Dataset entries:
········

--- config.mk ---
export PLATFORM = sky130hd
export DESIGN_NAME = boot_host_ctrl
export DESIGN_NICKNAME = d
export VERILOG_FILES = /design/src/hdl/boot_host_pkg.sv /design/src/hdl/boot_host_ctrl.sv /design/src/hdl/pin_sync3.sv
export VERILOG_INCLUDE_DIRS = /design/src /design/src/hdl
export SDC_FILE = /design/constraint.sdc
export NUM_CORES = 1
export LEC_CHECK = 0
export ABC_AREA = 0
export ABC_CLOCK_PERIOD_IN_PS = 2800
export BUFFER_PORTS_ARGS = -buffer_cell sky130_fd_sc_hd__buf_2
export CAP_MARGIN = 20
export CORE_MARGIN = 4
export CORE_UTILIZATION = 57
export CTS_CLUSTER_SIZE = 14
export DETAILED_ROUTE_END_ITERATION = 8
export PLACE_DENSITY = 0.86
export SYNTH_ARGS = -nofsm -noshare
export SYNTH_HDL_FRONTEND = slang
export SYNTH_SLANG_ARGS = --single-unit
--- constraint.sdc ---
create_clock -name clock_i -period 2.8 [get_ports clock_i]
set_input_delay 0.56 -clock clock_i [delete_from_list [all_inputs] [get_ports clock_i]]
set_output_delay 0.56 -clock clock_i [all_outputs]
set_load 0.02 [all_outputs]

········

Action item:
From the first line of the entries above to the line with "export SYNTH_ARGS = -nofsm -noshare", please return every line exactly, keeping both ends.

Expected answer:
--- config.mk ---
export PLATFORM = sky130hd
export DESIGN_NAME = boot_host_ctrl
export DESIGN_NICKNAME = d
export VERILOG_FILES = /design/src/hdl/boot_host_pkg.sv /design/src/hdl/boot_host_ctrl.sv /design/src/hdl/pin_sync3.sv
export VERILOG_INCLUDE_DIRS = /design/src /design/src/hdl
export SDC_FILE = /design/constraint.sdc
export NUM_CORES = 1
export LEC_CHECK = 0
export ABC_AREA = 0
export ABC_CLOCK_PERIOD_IN_PS = 2800
export BUFFER_PORTS_ARGS = -buffer_cell sky130_fd_sc_hd__buf_2
export CAP_MARGIN = 20
export CORE_MARGIN = 4
export CORE_UTILIZATION = 57
export CTS_CLUSTER_SIZE = 14
export DETAILED_ROUTE_END_ITERATION = 8
export PLACE_DENSITY = 0.86
export SYNTH_ARGS = -nofsm -noshare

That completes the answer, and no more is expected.